Hiya,
I’m having some problems with pt-table-checksum where its reporting that the replica server is stopped when actually the replica server is running as far as I can tell.
The following is the version of toolkit being used
[root@master]# rpm -qa | grep percona-toolkit
percona-toolkit-3.0.2-1.el7.x86_64
[root@master]# pt-table-checksum --version
pt-table-checksum 3.0.2
MariaDB version for both master and slave
[root@master]# rpm -qa | grep -i MariaDB-server
MariaDB-server-10.2.5-1.el7.centos.x86_64
The following is the config file for the tool on the master:
[root@master]# cat /etc/percona-toolkit/pt-table-checksum.conf
binary-index
no-check-binlog-format
recursion-method = processlist
replicate = percona.epa_sum
#replicate-check = TRUE
#replicate-check-only = TRUE
user = slave1
password = <slave1_password>
host = 127.0.0.1
ignore-databases = mysql,information_schema,performance_schema
databases = epa
engines = InnoDB
tables = Persons
The following is from the master server when executing the pt-table-checksum tool:
[root@master ~]# pt-table-checksum
Replica zasperdump.androgogic.local is stopped.

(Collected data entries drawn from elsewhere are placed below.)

**src/vr_cfg_consts.svh**
```systemverilog
`ifndef VR_CFG_CONSTS_SVH
`define VR_CFG_CONSTS_SVH

// register offsets
`define OFS_VER_UPPER 8'h71
`define OFS_RSV_72 8'h72
`define OFS_RSV_73 8'h73
`define OFS_PRODUCT_ID 8'h74
`define OFS_RSV_7A 8'h7a
`define OFS_RSV_7B 8'h7b
`define OFS_RSV_7C 8'h7c
`define OFS_RSV_7D 8'h7d
`define OFS_CHECKSUM 8'h7e
`define OFS_GAIN_FIRST 8'h90
`define OFS_GAIN_SECOND 8'h91

// reset values
`define RST_VER_UPPER 8'h00
`define RST_RSV_72 8'h01
`define RST_RSV_73 8'h34
`define RST_RSV_7A 8'h03
`define RST_RSV_7B 8'h40
`define RST_RSV_7C 8'h00
`define RST_RSV_7D 8'h01
`define RST_GAIN_FIRST 8'h92
`define RST_PH3_LOWER 1'h0

// gain field positions
`define PH1_HI 7
`define PH1_LO 5
`define PH2_HI 4
`define PH2_LO 2
`define PH3_UP_HI 1
`define PH3_UP_LO 0
`define PH3_LOW_BIT 7

// checksum code
`define CRC_POLY 8'h07
`define CRC_INIT 8'h00

// serial link
`define BITS_PER_BYTE 4'h8

`endif

```
**src/vr_cfg_pkg.sv**
```systemverilog
package vr_cfg_pkg;

	typedef enum logic [2:0] {
		ST_IDLE,
		ST_ADDR,
		ST_PTR,
		ST_WR,
		ST_ACK,
		ST_TX,
		ST_TXACK
	} link_state_t;

	typedef struct packed {
		link_state_t st;
		link_state_t after_ack;
		logic [3:0] cnt;
		logic [7:0] sh;
		logic [7:0] ptr;
		logic drive;
		logic scl_q;
		logic sda_q;
		logic [7:0] ver_upper;
		logic [7:0] rsv_72;
		logic [7:0] rsv_73;
		logic [7:0] product_id;
		logic [7:0] rsv_7a;
		logic [7:0] rsv_7b;
		logic [7:0] rsv_7c;
		logic [7:0] rsv_7d;
		logic [7:0] gain_first;
		logic ph3_lower;
		logic [7:0] crc;
	} cfg_state_t;

	typedef struct packed {
		logic [2:0] phase_one;
		logic [2:0] phase_two;
		logic [2:0] phase_three;
	} rail_a_gain_t;

endpackage : vr_cfg_pkg

```
**src/vr_config_page_registers.sv**
```systemverilog
// Behaviour
// - checksum byte at 0x7E is a CRC of set-page contents; writes ignored
// - read-write byte at 0x71 holds upper firmware version bits of set page
// - phase-one gain of rail A in 0x90 bits 7:5, default code 100
// - phase-two gain of rail A in 0x90 bits 4:2, same coding
// - phase-three gain is 0x90 bits 1:0 joined with 0x91 bit 7 below
`timescale 1ns/1ps
`include "vr_cfg_consts.svh"

module vr_config_page_registers #(
	parameter logic [6:0] DEV_ADDR = 7'h2a,
	// arbitrary value, identifies nothing
	parameter logic [7:0] PRODUCT_ID_RST = 8'h5a
) (
	input wire logic core_clk, // system clock, 10 MHz
	input wire logic rst_n, // asynchronous reset, active low
	input wire logic scl_in, // serial clock from host
	input wire logic sda_in, // serial data level on the wire
	output logic sda_out, // serial data drive level, always low
	output logic sda_oe, // high while pulling serial data low
	output vr_cfg_pkg::rail_a_gain_t rail_a_gain, // gain codes to the loop
	output logic [7:0] set_page_version_upper_bits, // version upper byte
	output logic [7:0] product_identifier_code // product id byte
);

	logic rst_meta_ff;
	logic rst_sync_ff;
	vr_cfg_pkg::cfg_state_t s_ff;
	vr_cfg_pkg::cfg_state_t nxt_s;
	logic scl_rise;
	logic scl_fall;
	logic start_cond;
	logic stop_cond;
	logic [7:0] rd_data;
	logic [7:0] crc_calc;
	logic wr_hit;

	always_ff @(posedge core_clk or negedge rst_n) begin
		if (!rst_n) begin
			rst_meta_ff <= 1'b0;
			rst_sync_ff <= 1'b0;
		end else begin
			rst_meta_ff <= 1'b1;
			rst_sync_ff <= rst_meta_ff;
		end
	end

	function automatic logic [7:0] crc_byte(input logic [7:0] c,
		input logic [7:0] d);
		logic [7:0] r;
		r = c ^ d;
		for (int i = 0; i < 8; i++) begin
			r = r[7] ? ((r << 1) ^ `CRC_POLY) : (r << 1);
		end
		return r;
	endfunction : crc_byte

	// only the set-page bytes held here feed the code, in address order
	always_comb begin
		crc_calc = `CRC_INIT;
		crc_calc = crc_byte(crc_calc, s_ff.ver_upper);
		crc_calc = crc_byte(crc_calc, s_ff.rsv_72);
		crc_calc = crc_byte(crc_calc, s_ff.rsv_73);
		crc_calc = crc_byte(crc_calc, s_ff.product_id);
		crc_calc = crc_byte(crc_calc, s_ff.rsv_7a);
		crc_calc = crc_byte(crc_calc, s_ff.rsv_7b);
		crc_calc = crc_byte(crc_calc, s_ff.rsv_7c);
		crc_calc = crc_byte(crc_calc, s_ff.rsv_7d);
	end

	assign scl_rise = scl_in & ~s_ff.scl_q;
	assign scl_fall = ~scl_in & s_ff.scl_q;
	assign start_cond = scl_in & s_ff.scl_q & s_ff.sda_q & ~sda_in;
	assign stop_cond = scl_in & s_ff.scl_q & ~s_ff.sda_q & sda_in;
	assign wr_hit = (s_ff.st == vr_cfg_pkg::ST_WR) & scl_fall
		& (s_ff.cnt == `BITS_PER_BYTE);

	always_comb begin
		case (s_ff.ptr)
			`OFS_VER_UPPER: rd_data = s_ff.ver_upper;
			`OFS_RSV_72: rd_data = s_ff.rsv_72;
			`OFS_RSV_73: rd_data = s_ff.rsv_73;
			`OFS_PRODUCT_ID: rd_data = s_ff.product_id;
			`OFS_RSV_7A: rd_data = s_ff.rsv_7a;
			`OFS_RSV_7B: rd_data = s_ff.rsv_7b;
			`OFS_RSV_7C: rd_data = s_ff.rsv_7c;
			`OFS_RSV_7D: rd_data = s_ff.rsv_7d;
			`OFS_CHECKSUM: rd_data = s_ff.crc;
			`OFS_GAIN_FIRST: rd_data = s_ff.gain_first;
			`OFS_GAIN_SECOND: rd_data = {s_ff.ph3_lower, 7'h00};
			default: rd_data = 8'h00;
		endcase
	end

	always_comb begin
		nxt_s = s_ff;
		nxt_s.scl_q = scl_in;
		nxt_s.sda_q = sda_in;
		// follows every change of the held bytes, one cycle late
		nxt_s.crc = crc_calc;
		if (wr_hit) begin
			nxt_s.ptr = s_ff.ptr + 8'h01;
			nxt_s.st = vr_cfg_pkg::ST_ACK;
			nxt_s.after_ack = vr_cfg_pkg::ST_WR;
			nxt_s.drive = 1'b1;
			// reserved bytes keep whatever the host writes; holding their
			// fixed values is the host's duty
			case (s_ff.ptr)
				`OFS_VER_UPPER: nxt_s.ver_upper = s_ff.sh;
				`OFS_RSV_72: nxt_s.rsv_72 = s_ff.sh;
				`OFS_RSV_73: nxt_s.rsv_73 = s_ff.sh;
				`OFS_PRODUCT_ID: nxt_s.product_id = s_ff.sh;
				`OFS_RSV_7A: nxt_s.rsv_7a = s_ff.sh;
				`OFS_RSV_7B: nxt_s.rsv_7b = s_ff.sh;
				`OFS_RSV_7C: nxt_s.rsv_7c = s_ff.sh;
				`OFS_RSV_7D: nxt_s.rsv_7d = s_ff.sh;
				`OFS_GAIN_FIRST: nxt_s.gain_first = s_ff.sh;
				`OFS_GAIN_SECOND: nxt_s.ph3_lower = s_ff.sh[7];
				default: nxt_s.ptr = s_ff.ptr + 8'h01;
			endcase
		end else begin
			case (s_ff.st)
				vr_cfg_pkg::ST_IDLE: begin
					nxt_s.drive = 1'b0;
				end
				vr_cfg_pkg::ST_ADDR, vr_cfg_pkg::ST_PTR,
				vr_cfg_pkg::ST_WR: begin
					if (scl_rise) begin
						nxt_s.sh = {s_ff.sh[6:0], sda_in};
						nxt_s.cnt = s_ff.cnt + 4'h1;
					end else if (scl_fall && s_ff.cnt == `BITS_PER_BYTE) begin
						nxt_s.cnt = 4'h0;
						nxt_s.st = vr_cfg_pkg::ST_ACK;
						nxt_s.drive = 1'b1;
						if (s_ff.st == vr_cfg_pkg::ST_PTR) begin
							nxt_s.ptr = s_ff.sh;
							nxt_s.after_ack = vr_cfg_pkg::ST_WR;
						end else if (s_ff.sh[7:1] != DEV_ADDR) begin
							// not ours: stay off the wire until next start
							nxt_s.st = vr_cfg_pkg::ST_IDLE;
							nxt_s.drive = 1'b0;
						end else if (s_ff.sh[0]) begin
							nxt_s.after_ack = vr_cfg_pkg::ST_TX;
						end else begin
							nxt_s.after_ack = vr_cfg_pkg::ST_PTR;
						end
					end
				end
				vr_cfg_pkg::ST_ACK: begin
					nxt_s.cnt = 4'h0;
					if (scl_fall) begin
						nxt_s.st = s_ff.after_ack;
						nxt_s.drive = 1'b0;
						if (s_ff.after_ack == vr_cfg_pkg::ST_TX) begin
							nxt_s.sh = rd_data;
							nxt_s.ptr = s_ff.ptr + 8'h01;
							nxt_s.drive = ~rd_data[7];
						end
					end
				end
				vr_cfg_pkg::ST_TX: begin
					if (scl_rise) begin
						nxt_s.cnt = s_ff.cnt + 4'h1;
					end else if (scl_fall) begin
						if (s_ff.cnt == `BITS_PER_BYTE) begin
							nxt_s.st = vr_cfg_pkg::ST_TXACK;
							nxt_s.drive = 1'b0;
							nxt_s.cnt = 4'h0;
						end else begin
							nxt_s.sh = {s_ff.sh[6:0], 1'b0};
							nxt_s.drive = ~s_ff.sh[6];
						end
					end
				end
				vr_cfg_pkg::ST_TXACK: begin
					// host ack low: next byte; high: read ends
					if (scl_rise) begin
						nxt_s.cnt = {3'h0, ~sda_in};
					end else if (scl_fall) begin
						nxt_s.cnt = 4'h0;
						if (s_ff.cnt[0]) begin
							nxt_s.st = vr_cfg_pkg::ST_TX;
							nxt_s.sh = rd_data;
							nxt_s.ptr = s_ff.ptr + 8'h01;
							nxt_s.drive = ~rd_data[7];
						end else begin
							nxt_s.st = vr_cfg_pkg::ST_IDLE;
						end
					end
				end
				default: begin
					nxt_s.st = vr_cfg_pkg::ST_IDLE;
					nxt_s.drive = 1'b0;
				end
			endcase
		end
		// start and stop override any byte in flight
		if (start_cond) begin
			nxt_s.st = vr_cfg_pkg::ST_ADDR;
			nxt_s.cnt = 4'h0;
			nxt_s.drive = 1'b0;
		end else if (stop_cond) begin
			nxt_s.st = vr_cfg_pkg::ST_IDLE;
			nxt_s.cnt = 4'h0;
			nxt_s.drive = 1'b0;
		end
	end

	always_ff @(posedge core_clk or negedge rst_sync_ff) begin
		if (!rst_sync_ff) begin
			s_ff <= '0;
			s_ff.st <= vr_cfg_pkg::ST_IDLE;
			s_ff.after_ack <= vr_cfg_pkg::ST_IDLE;
			s_ff.scl_q <= 1'b1;
			s_ff.sda_q <= 1'b1;
			s_ff.ver_upper <= `RST_VER_UPPER;
			s_ff.rsv_72 <= `RST_RSV_72;
			s_ff.rsv_73 <= `RST_RSV_73;
			s_ff.product_id <= PRODUCT_ID_RST;
			s_ff.rsv_7a <= `RST_RSV_7A;
			s_ff.rsv_7b <= `RST_RSV_7B;
			s_ff.rsv_7c <= `RST_RSV_7C;
			s_ff.rsv_7d <= `RST_RSV_7D;
			s_ff.gain_first <= `RST_GAIN_FIRST;
			s_ff.ph3_lower <= `RST_PH3_LOWER;
			s_ff.crc <= `CRC_INIT;
		end else begin
			s_ff <= nxt_s;
		end
	end

	assign sda_out = 1'b0;
	assign sda_oe = s_ff.drive;
	assign rail_a_gain.phase_one =
		s_ff.gain_first[`PH1_HI:`PH1_LO];
	assign rail_a_gain.phase_two =
		s_ff.gain_first[`PH2_HI:`PH2_LO];
	assign rail_a_gain.phase_three =
		{s_ff.gain_first[`PH3_UP_HI:`PH3_UP_LO], s_ff.ph3_lower};
	assign set_page_version_upper_bits = s_ff.ver_upper;
	assign product_identifier_code = s_ff.product_id;

	// a byte load shows as the first cycle in the transmit state; the
	// pointer has already stepped on by then, so look one cycle back
	checksum_read_a: assert property (
		@(posedge core_clk) disable iff (!rst_sync_ff)
		$rose(s_ff.st == vr_cfg_pkg::ST_TX)
		&& $past(s_ff.ptr) == `OFS_CHECKSUM
		|-> s_ff.sh == $past(s_ff.crc))
		else $error("checksum read returned wrong byte");

	checksum_ro_a: assert property (
		@(posedge core_clk) disable iff (!rst_sync_ff)
		wr_hit && s_ff.ptr == `OFS_CHECKSUM
		|=> ##1 s_ff.crc == $past(s_ff.crc, 2))
		else $error("write to checksum changed it");

	version_write_a: assert property (
		@(posedge core_clk) disable iff (!rst_sync_ff)
		wr_hit && s_ff.ptr == `OFS_VER_UPPER
		|=> set_page_version_upper_bits == $past(s_ff.sh)
		##1 s_ff.crc == $past(crc_calc))
		else $error("version byte write lost");

	phase_one_a: assert property (
		@(posedge core_clk) disable iff (!rst_sync_ff)
		wr_hit && s_ff.ptr == `OFS_GAIN_FIRST
		|=> rail_a_gain.phase_one == $past(s_ff.sh[7:5]))
		else $error("phase one gain not from bits 7:5");

	phase_two_a: assert property (
		@(posedge core_clk) disable iff (!rst_sync_ff)
		wr_hit && s_ff.ptr == `OFS_GAIN_FIRST
		|=> rail_a_gain.phase_two == $past(s_ff.sh[4:2]))
		else $error("phase two gain not from bits 4:2");

	phase_three_a: assert property (
		@(posedge core_clk) disable iff (!rst_sync_ff)
		wr_hit && s_ff.ptr == `OFS_GAIN_SECOND
		|=> rail_a_gain.phase_three
			== {$past(s_ff.gain_first[1:0]), $past(s_ff.sh[7])})
		else $error("phase three gain joined wrongly");

	gain_hold_a: assert property (
		@(posedge core_clk) disable iff (!rst_sync_ff)
		!wr_hit |=> $stable(rail_a_gain))
		else $error("gain changed without a write");

	addr_ack_a: assert property (
		@(posedge core_clk) disable iff (!rst_sync_ff)
		s_ff.st == vr_cfg_pkg::ST_ADDR && scl_fall
		&& s_ff.cnt == `BITS_PER_BYTE && s_ff.sh[7:1] == DEV_ADDR
		&& !start_cond && !stop_cond |=> sda_oe)
		else $error("own address not acknowledged");

	gain_write_c: cover property (@(posedge core_clk)
		wr_hit && s_ff.ptr == `OFS_GAIN_SECOND);
	checksum_read_c: cover property (@(posedge core_clk)
		$rose(s_ff.st == vr_cfg_pkg::ST_TX)
		&& $past(s_ff.ptr) == `OFS_CHECKSUM);
	read_more_c: cover property (@(posedge core_clk)
		s_ff.st == vr_cfg_pkg::ST_TXACK && scl_fall && s_ff.cnt[0]);
	read_end_c: cover property (@(posedge core_clk)
		s_ff.st == vr_cfg_pkg::ST_TXACK && scl_fall && !s_ff.cnt[0]);

endmodule : vr_config_page_registers

```
**config.mk**
```make
export PLATFORM = sky130hd
export DESIGN_NAME = vr_config_page_registers
export DESIGN_NICKNAME = d
export VERILOG_FILES = /design/src/vr_cfg_pkg.sv /design/src/vr_config_page_registers.sv
export VERILOG_INCLUDE_DIRS = /design/src /design/src/src
export SDC_FILE = /design/constraint.sdc
export NUM_CORES = 1
export LEC_CHECK = 0
export BUFFER_PORTS_ARGS = -buffer_cell sky130_fd_sc_hd__buf_4
export CORE_MARGIN = 8
export CORE_UTILIZATION = 35
export DETAILED_ROUTE_END_ITERATION = 6
export PLACE_DENSITY_LB_ADDON = 0.1
export SYNTH_ARGS = -nofsm -noshare
export SYNTH_HDL_FRONTEND = slang
export SYNTH_SLANG_ARGS = --single-unit
```
**constraint.sdc**
```tcl
create_clock -name core_clk -period 9.9 [get_ports core_clk]
set_input_delay 1.485 -clock core_clk [delete_from_list [all_inputs] [get_ports core_clk]]
set_output_delay 1.485 -clock core_clk [all_outputs]
set_load 0.01 [all_outputs]
```
* Yosys cells after proc, flatten, opt, wreduce, memory -nomap -nowiden
Cells that the tools add are included.
** Cells by class
- Add/subtract/negate cells :: 2
- Equal/unequal tests :: 54
- Multiplexer cells :: 114
- Bitwise operators :: 87
- Reductions and logical operators :: 24
** Operators with widths (count)
- 2-to-1 mux 3 bit :: 79
- inverter 3 bit :: 64
- case mux 8 bit (11 select lines) :: 1
- == test 8 x 7 -> 1 bit, second input constant :: 9
- 2-to-1 mux 17 bit :: 4
- inequality test 5 bit, second input constant :: 13
- XOR 8 bit :: 7
- case mux 12 bit (4 select lines) :: 1
- 2-to-1 mux 8 bit :: 4
- inequality test 3 bit, second input constant :: 10
- 2-to-1 mux 9 bit :: 3
- 2-to-1 mux 12 bit :: 2
- 2-to-1 mux 4 bit :: 6
- case mux 8 bit (3 select lines) :: 1
- 2-to-1 mux 21 bit :: 1
- AND reduction 2 bit :: 10
- inequality test 2 bit, second input constant :: 9
- AND reduction 9 bit :: 2
- == test 8 bit, second input constant :: 2
- case mux 3 bit (5 select lines) :: 1
- == test 3 bit, second input constant :: 4
- 2-to-1 mux 6 bit :: 2
- AND reduction 11 bit :: 1
- 2-to-1 mux 10 bit :: 1
- 21 further kinds :: 44
** Storage, ports and cells
- Flip-flop bits (word level) :: 112
- Input port bits :: 4
- Output and inout port bits :: 27
- Logic and storage cells :: 302

* Longest topological paths before layout
- Depth in word-level cells :: 135
- Mapped depth :: 11
- Mapped depth without buffers :: 11

* Least setup slack after synthesis
OpenSTA, ideal clock, no wires.
- Kind :: register to register
- From :: register s_ff (netlist bit set_page_version_upper_bits[2])
- To :: register s_ff[2] in the netlist's numbering
- Setup time :: 134 ps
- Arrival time :: 3566 ps
- Required time :: 9766 ps
- Slack :: 6200 ps
- Stages on the path, launching flop included :: 11
- Path buffers :: 1
- Period minus slack after synthesis :: 3700 ps
- Cell sequence :: dfrtp_1 -> buf_2 -> xnor2_1 -> xnor3_1 -> xnor2_1 -> xnor3_2 -> xnor3_1 -> xnor3_2 -> xor2_1 -> xor3_2 -> xnor3_1
** On the way
- Longest elaborated chain between the ends :: 47
- Elaborated cells between the ends (all ways) :: 104
- Those cells by class :: mux: 51; bitwise: 53
** Ends and longest elaborated chain
- start, declared :: RTL line vr_config_page_registers.sv:28 : vr_cfg_pkg::cfg_state_t s_ff;
- start signal, assigned :: RTL line vr_config_page_registers.sv:228 : s_ff <= nxt_s;
- 2-to-1 mux 3 bit (*) :: RTL line vr_config_page_registers.sv:53 : r = r[7] ? ((r << 1) ^ `CRC_POLY) : (r << 1);
- inverter 3 bit (no line)
- 2-to-1 mux 3 bit :: RTL line vr_config_page_registers.sv:53
- inverter 3 bit (no line)
- 2-to-1 mux 3 bit :: RTL line vr_config_page_registers.sv:53
- XOR 8 bit (*) :: RTL line vr_config_page_registers.sv:51 : r = c ^ d;
- 2-to-1 mux 3 bit :: RTL line vr_config_page_registers.sv:53
- inverter 3 bit (no line)
- (+32 left out)
- 2-to-1 mux 3 bit :: RTL line vr_config_page_registers.sv:53
- XOR 8 bit (*) :: RTL line vr_config_page_registers.sv:51
- 2-to-1 mux 3 bit :: RTL line vr_config_page_registers.sv:53
- inverter 3 bit (no line)
- 2-to-1 mux 3 bit :: RTL line vr_config_page_registers.sv:53
- inverter 3 bit (no line)
- 2-to-1 mux 3 bit (*) :: RTL line vr_config_page_registers.sv:53
- net crc_calc[2] :: RTL line vr_config_page_registers.sv:35 : logic [7:0] crc_calc;
The timed path passes the listed nets; every way through them passes the cells marked *.
A chain may end at the register's enable or synchronous reset.

* Worst setup path in the final report
- From :: register s_ff (netlist bit set_page_version_upper_bits[4])
- To :: register s_ff[2] in the netlist's numbering
** On the way
- Longest elaborated chain between the ends :: 40
- Elaborated cells between the ends (all ways) :: 108
- Those cells by class :: mux: 53; bitwise: 55
** Ends and longest elaborated chain (RTL line)
- 2-to-1 mux 3 bit (*) :: vr_config_page_registers.sv:53
- XOR 8 bit (*) :: vr_config_page_registers.sv:51
- 2-to-1 mux 3 bit :: vr_config_page_registers.sv:53
- 2-to-1 mux 3 bit, or another cell as far along :: vr_config_page_registers.sv:53
- XOR 8 bit (*) :: vr_config_page_registers.sv:51
- 2-to-1 mux 3 bit, or another cell as far along :: vr_config_page_registers.sv:53
- inverter 3 bit (no line) or 2-to-1 mux 3 bit (tied branches)
- 2-to-1 mux 3 bit, or another cell as far along :: vr_config_page_registers.sv:53
- (+25 left out)
- 2-to-1 mux 3 bit, or another cell as far along :: vr_config_page_registers.sv:53
- XOR 8 bit (*) :: vr_config_page_registers.sv:51
- 2-to-1 mux 3 bit, or another cell as far along :: vr_config_page_registers.sv:53
- inverter 3 bit (no line) or 2-to-1 mux 3 bit (tied branches)
- 2-to-1 mux 3 bit, or another cell as far along :: vr_config_page_registers.sv:53
- inverter 3 bit (no line) or 2-to-1 mux 3 bit (tied branches)
- 2-to-1 mux 3 bit (*) :: vr_config_page_registers.sv:53
- net crc_calc[2] :: vr_config_page_registers.sv:35
Marked as above.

Waiting.
Replica zasperdump.androgogic.local is stopped. Waiting.
Replica zasperdump.androgogic.local is stopped. Waiting.
Replica zasperdump.androgogic.local is stopped. Waiting.
Replica zasperdump.androgogic.local is stopped. Waiting.
:
^C# Caught SIGINT.
TS ERRORS DIFFS ROWS CHUNKS SKIPPED TIME TABLE
05-23T13:40:33 0 1 2 1 0 278.173 epa.Persons
The “Replica zasperdump.androgogic.local is stopped. Waiting.” server repeats itself indefinitely until I break the process.
The following is the slave status for the master instance where the pt-table-checksum program was executed.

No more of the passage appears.